Preparación de las semillas
Con unas pinzas, retira cuidadosamente la piel que recubre las semillas. Coloca las semillas peladas sobre una toalla y ponlas dentro de una pequeña caja de plástico transparente con tapa. Humedece las semillas con un chorro de agua, cubre con otra toalla y cierra la caja herméticamente. No olvides anotar la fecha en que comienzas este proceso.
Primeros pasos para cultivar tu limonero
Guarda la caja en un lugar interior bien iluminado, evitando la luz solar directa para que las semillas no se quemen.
Tras aproximadamente 15 días, verás cómo comienzan a salir las raíces, señal de que el proceso avanza. Planta cada semilla en una maceta con tierra ácida (pH entre 5,5 y 6,5), enterrándola unos 1 cm. Para regar, utiliza un pulverizador para evitar el encharcamiento.

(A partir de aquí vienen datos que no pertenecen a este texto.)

`config.mk`:
```
export PLATFORM = sky130hd
export DESIGN_NAME = block_sync_multilane
export DESIGN_NICKNAME = d
export VERILOG_FILES = /design/src/rtl/block_sync_pkg.sv /design/src/rtl/block_sync_lane.sv /design/src/rtl/block_sync_multilane.sv
export SDC_FILE = /design/constraint.sdc
export NUM_CORES = 2
export LEC_CHECK = 0
export BUFFER_PORTS_ARGS = -buffer_cell sky130_fd_sc_hd__buf_4
export CORE_MARGIN = 2
export CORE_UTILIZATION = 55
export DETAILED_ROUTE_END_ITERATION = 16
export PLACE_DENSITY = 0.84
export SLEW_MARGIN = 20
export SYNTH_ARGS = -nofsm -noshare
export SYNTH_HDL_FRONTEND = slang
export SYNTH_SLANG_ARGS = --single-unit
```
`constraint.sdc`:
```
create_clock -name i_clock -period 10.7 [get_ports i_clock]
set_input_delay 0.535 -clock i_clock [delete_from_list [all_inputs] [get_ports i_clock]]
set_output_delay 0.535 -clock i_clock [all_outputs]
set_load 0.01 [all_outputs]
```
`src/rtl/block_sync_pkg.sv`:
```
// Shared definitions for the multilane 66b sync-header block-lock engine:
// lane state encodings and the IEEE 802.3 default geometry and limits.
package block_sync_pkg;

  typedef enum logic [1:0] {
    ST_UNLOCKED = 2'b10,
    ST_LOCKED   = 2'b01
  } state_e;

  localparam int DEF_NB_CODED_BLOCK  = 66;
  localparam int DEF_MAX_INDEX_VALUE = DEF_NB_CODED_BLOCK - 2;

  localparam int DEF_UNLOCKED_WINDOW = 64;
  localparam int DEF_LOCKED_WINDOW   = 1024;
  localparam int DEF_SH_INVALID      = 65;

endpackage : block_sync_pkg

```
`src/rtl/block_sync_lane.sv`:
```
// One PCS lane: searches for a stable 01/10 sync-header alignment, locks onto
// it, and monitors per-window invalid headers, slipping by one on lock loss.
module block_sync_lane
  import block_sync_pkg::*;
#(
  parameter int NB_CODED_BLOCK  = DEF_NB_CODED_BLOCK,
  parameter int MAX_INDEX_VALUE = NB_CODED_BLOCK - 2,
  parameter int NB_WINDOW_CNT   = 12,
  parameter int NB_INVALID_CNT  = 8,
  parameter int NB_INDEX        = $clog2(NB_CODED_BLOCK)
) (
  input  logic                      i_clock,
  input  logic                      i_reset,
  input  logic                      i_tick,
  input  logic                      i_signal_ok,
  input  logic                      i_sh_valid,
  input  logic [NB_WINDOW_CNT-1:0]  i_unlocked_window_limit,
  input  logic [NB_WINDOW_CNT-1:0]  i_locked_window_limit,
  input  logic [NB_INVALID_CNT-1:0] i_sh_invalid_limit,
  output logic [NB_INDEX-1:0]       o_block_index,
  output logic [NB_INDEX-1:0]       o_search_index,
  output logic                      o_block_lock,
  output logic                      o_lock_lost
);

  state_e                    state_q, state_d;
  logic [NB_WINDOW_CNT-1:0]  win_q, win_d;
  logic [NB_INVALID_CNT-1:0] inv_q, inv_d;
  logic [NB_INDEX-1:0]       search_q, search_d;
  logic [NB_INDEX-1:0]       block_q, block_d;
  logic                      lost_q, lost_d;

  logic [NB_WINDOW_CNT-1:0]  unlocked_last;
  logic [NB_WINDOW_CNT-1:0]  locked_last;
  logic [NB_INVALID_CNT-1:0] inv_limit;
  logic [NB_INVALID_CNT-1:0] inv_next;

  function automatic logic [NB_INDEX-1:0] next_index(input logic [NB_INDEX-1:0] idx);
    return (idx == NB_INDEX'(MAX_INDEX_VALUE)) ? '0 : idx + 1'b1;
  endfunction

  // A programmed limit of 0 behaves as 1, so the terminal count saturates at 0.
  assign unlocked_last = (i_unlocked_window_limit == '0) ? '0 : i_unlocked_window_limit - 1'b1;
  assign locked_last   = (i_locked_window_limit == '0) ? '0 : i_locked_window_limit - 1'b1;
  assign inv_limit     = (i_sh_invalid_limit == '0) ? NB_INVALID_CNT'(1) : i_sh_invalid_limit;
  assign inv_next      = inv_q + {{(NB_INVALID_CNT-1){1'b0}}, ~i_sh_valid};

  always_comb begin
    // NOTE: every next-state signal gets a hold default first, so no path leaves one unassigned and no latch is inferred.
    state_d  = state_q;
    win_d    = win_q;
    inv_d    = inv_q;
    search_d = search_q;
    block_d  = block_q;
    lost_d   = 1'b0;
    if (i_tick) begin
      if (!i_signal_ok) begin
        state_d  = ST_UNLOCKED;
        win_d    = '0;
        inv_d    = '0;
        search_d = '0;
        block_d  = '0;
        lost_d   = (state_q == ST_LOCKED);
      end else begin
        case (state_q)
          ST_UNLOCKED: begin
            if (!i_sh_valid) begin
              search_d = next_index(search_q);
              win_d    = '0;
            end else if (win_q == unlocked_last) begin
              block_d = search_q;
              state_d = ST_LOCKED;
              win_d   = '0;
              inv_d   = '0;
            end else begin
              win_d = win_q + 1'b1;
            end
          end
          ST_LOCKED: begin
            // Threshold is tested before window end so a coincident hit still drops lock.
            if (inv_next >= inv_limit) begin
              state_d  = ST_UNLOCKED;
              search_d = next_index(block_q);
              win_d    = '0;
              inv_d    = '0;
              lost_d   = 1'b1;
            end else if (win_q == locked_last) begin
              win_d = '0;
              inv_d = '0;
            end else begin
              win_d = win_q + 1'b1;
              inv_d = inv_next;
            end
          end
          default: state_d = ST_UNLOCKED;
        endcase
      end
    end
  end

  // NOTE: reset is synchronous and active-high, so it is tested inside the clocked block rather than in the sensitivity list.
  always_ff @(posedge i_clock) begin
    if (i_reset) begin
      // NOTE: state registers use non-blocking assignments so every flop samples pre-edge values.
      state_q  <= ST_UNLOCKED;
      win_q    <= '0;
      inv_q    <= '0;
      search_q <= '0;
      block_q  <= '0;
      lost_q   <= 1'b0;
    end else begin
      state_q  <= state_d;
      win_q    <= win_d;
      inv_q    <= inv_d;
      search_q <= search_d;
      block_q  <= block_d;
      lost_q   <= lost_d;
    end
  end

  assign o_block_index  = block_q;
  assign o_search_index = search_q;
  assign o_block_lock   = (state_q == ST_LOCKED);
  assign o_lock_lost    = lost_q;

endmodule : block_sync_lane

```
`src/rtl/block_sync_multilane.sv`:
```
// N_LANES independent block-lock engines sharing one tick and limit set, with
// packed per-lane index buses and a registered all-lanes-locked flag.
module block_sync_multilane
  import block_sync_pkg::*;
#(
  parameter int N_LANES         = 20,
  parameter int NB_CODED_BLOCK  = DEF_NB_CODED_BLOCK,
  parameter int MAX_INDEX_VALUE = NB_CODED_BLOCK - 2,
  parameter int MAX_WINDOW      = 2048,
  parameter int MAX_INVALID_SH  = 127,
  parameter int NB_WINDOW_CNT   = $clog2(MAX_WINDOW) + 1,
  parameter int NB_INVALID_CNT  = $clog2(MAX_INVALID_SH) + 1,
  parameter int NB_INDEX        = $clog2(NB_CODED_BLOCK)
) (
  input  logic                        i_clock,
  input  logic                        i_reset,
  input  logic                        i_enable,
  input  logic                        i_valid,
  input  logic [N_LANES-1:0]          i_signal_ok,
  input  logic [N_LANES-1:0]          i_sh_valid,
  input  logic [NB_WINDOW_CNT-1:0]    i_unlocked_window_limit,
  input  logic [NB_WINDOW_CNT-1:0]    i_locked_window_limit,
  input  logic [NB_INVALID_CNT-1:0]   i_sh_invalid_limit,
  output logic [N_LANES*NB_INDEX-1:0] o_block_index,
  output logic [N_LANES*NB_INDEX-1:0] o_search_index,
  output logic [N_LANES-1:0]          o_block_lock,
  output logic [N_LANES-1:0]          o_lock_lost,
  output logic                        o_all_locked
);

  logic tick;
  logic all_locked_q;

  assign tick = i_enable & i_valid;

  for (genvar k = 0; k < N_LANES; k++) begin : g_lane
    block_sync_lane #(
      .NB_CODED_BLOCK  (NB_CODED_BLOCK),
      .MAX_INDEX_VALUE (MAX_INDEX_VALUE),
      .NB_WINDOW_CNT   (NB_WINDOW_CNT),
      .NB_INVALID_CNT  (NB_INVALID_CNT),
      .NB_INDEX        (NB_INDEX)
    ) u_lane (
      .i_clock                 (i_clock),
      .i_reset                 (i_reset),
      .i_tick                  (tick),
      .i_signal_ok             (i_signal_ok[k]),
      .i_sh_valid              (i_sh_valid[k]),
      .i_unlocked_window_limit (i_unlocked_window_limit),
      .i_locked_window_limit   (i_locked_window_limit),
      .i_sh_invalid_limit      (i_sh_invalid_limit),
      .o_block_index           (o_block_index[k*NB_INDEX +: NB_INDEX]),
      .o_search_index          (o_search_index[k*NB_INDEX +: NB_INDEX]),
      .o_block_lock            (o_block_lock[k]),
      .o_lock_lost             (o_lock_lost[k])
    );
  end

  // Registered off the lane lock flags, so it trails them by one cycle.
  always_ff @(posedge i_clock) begin
    if (i_reset) begin
      all_locked_q <= 1'b0;
    end else begin
      all_locked_q <= &o_block_lock;
    end
  end

  assign o_all_locked = all_locked_q;

endmodule : block_sync_multilane

```
==> flow_summary_export.csv <==
group,metric,value,unit
yosys,synth-edff-count,0,
power_and_ir_drop,p_leak,0.0230,uW
worst_setup_path,critPathArrivalTime,6320,ps
clock_network,cts_resized,0,
worst_setup_path,crit_cells,14,
clock_network,path_clk_slew,60,ps
drt,drc,0,
power_and_ir_drop,peakVddDrop,0.112,mV
yosys,avgSynthCellArea,7.59,sq um
yosys,yosys.cell_types.count,100,
yosys,ys.warnings.count,0,
timing,hold_violations,0,
timing,layout_min_cycle_time,5810,ps
global_route,grt_pass1_wl,303000,microns
job,max-cap-violations,0,
timing,max_freq,172,MHz
worst_setup_path,cp_common_cell,"buf_4",
global_route,gr-usage-all-layers,38.1,%
place,io_buffers,396,
worst_setup_path,worst-path-buf-inv,4,
worst_setup_path,cpLargestDelayFamily,"simple AND/OR/NAND/NOR gates",
run_status,outcome,"complete, no violations",
yosys,synth_top_area_cell,"dfxtp_1",
worst_setup_path,slowest_delay,990,ps
drt,wl_per_cell,23.7,microns
drt,dr.pass1.iters,9,
worst_setup_path,endpoint,"g_lane[12].u_lane.win_q[5]$_SDFFE_PP0P_",
worst_setup_path,crit_fanout,35,
power_and_ir_drop,power_density,111,nW/um^2
drt,drt-initial-drc-count,7743,
clock_network,clock_path_buffers,3,
drt,vias_per_cell,6.82,
place,dpl.hpwl,142000,microns
yosys,ys_seq_elements,741,
yosys,synth_top_cell_area_share,27.6,%
clock_network,clock_latency,680,ps
yosys,synth_area_leaders,"dfxtp_1 28%, ha_1 6.6%, nand3_1 5.9%",
worst_setup_path,r2r_cells,14,
die,coreArea,96700,sq um
worst_setup_path,start_kind,"primary input",
final_layout,drive_gt1_share,10.6,%
worst_setup_path,crit_start,"i_locked_window_limit[0]",
global_route,grt_max_degree,161,
worst_setup_path,rrSetupSlack,6120,ps
die,io_pins,397,
timing,fin_crit_sh,54.3,%
clock_network,post_cts_buffers,0,
timing,drv_slew,0,
timing,max_slew.worst_pin.slew,1230,ps
drt,num_vias,57800,
drt,ant_nets,0,
worst_setup_path,crit_type,"primary input to register",
global_route,antenna_found_initial,14,
min_path,hold_path.class,"primary input to register",
yosys,yosysSeqAreaShare,27.6,%
place,gp_congestion,1.10,
clock_network,clock-root-buffer,"clkbuf_16",
clock_network,htreeDepth,3,
yosys,syn_nets,7437,
place,dp.cells,8313,
worst_setup_path,cp-end-kind,"register",
timing,fin_tns_setup,0,ps
worst_setup_path,reg2reg_from,"g_lane[19].u_lane.inv_q[0]$_SDFFE_PP0P_",
global_route,grt_pass1_vias,52500,
clock_network,ctsHoldBuffers,0,
die,die_w,317,microns
worst_setup_path,slowest_stage,"nor3_1",
timing,rsz0062_at_grt,"false",
die,dieArea,100000,sq um
clock_network,cts_tree,"built",
drt,wirelength,201000,microns
yosys,postSynthCellCount,7079,
clock_network,cts_made_buffers,86,
final_layout,synthToLayoutAreaGrowth,11.8,%
worst_setup_path,reg2reg_to,"g_lane[19].u_lane.win_q[9]$_SDFFE_PP0P_",
yosys,async_flop_share,0,%
min_path,min-delay-start,"i_signal_ok[4]",
die,die_h,317,microns
die,start_util,55.5,%
timing,fin_skew,27.7,ps
timing,setup_viol,0,
clock_network,cts.sinks,741,
yosys,syn-cell-area,53700,sq um
final_layout,nNetsFinal,7483,
timing,relSlewSlack,17.5,%
final_layout,fillCellCount,8235,
final_layout,final_cells,8477,
worst_setup_path,cp_data_required_time,11220,ps
die,num_rows,114,
worst_setup_path,cp_cell_sequence,"buf_4 -> inv_1 -> ha_1 -> or3b_1 -> buf_4 -> nor4_4 -> buf_4 -> nor3_1 -> o211ai_1 -> or4_1 -> o31ai_2 -> nand2_1 -> nand4b_1 -> a31oi_1",
global_route,grt-ovfl-total,0,
yosys,synth_flop_cell,"dfxtp_1",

Cubre la maceta con una bolsa de plástico para mantener la humedad y protégela de la luz solar directa. A los 30 días, notarás ya los primeros brotes de limón.
Cuidado y trasplante del limonero
Sigue atendiendo tu limonero, asegurándote de mantenerlo en un lugar luminoso sin exposición directa al sol y regándolo de forma constante. Después de un año, la planta estará lista para trasplantarse al suelo y, al cumplir dos años, podrá ser injertada para comenzar a producir limones.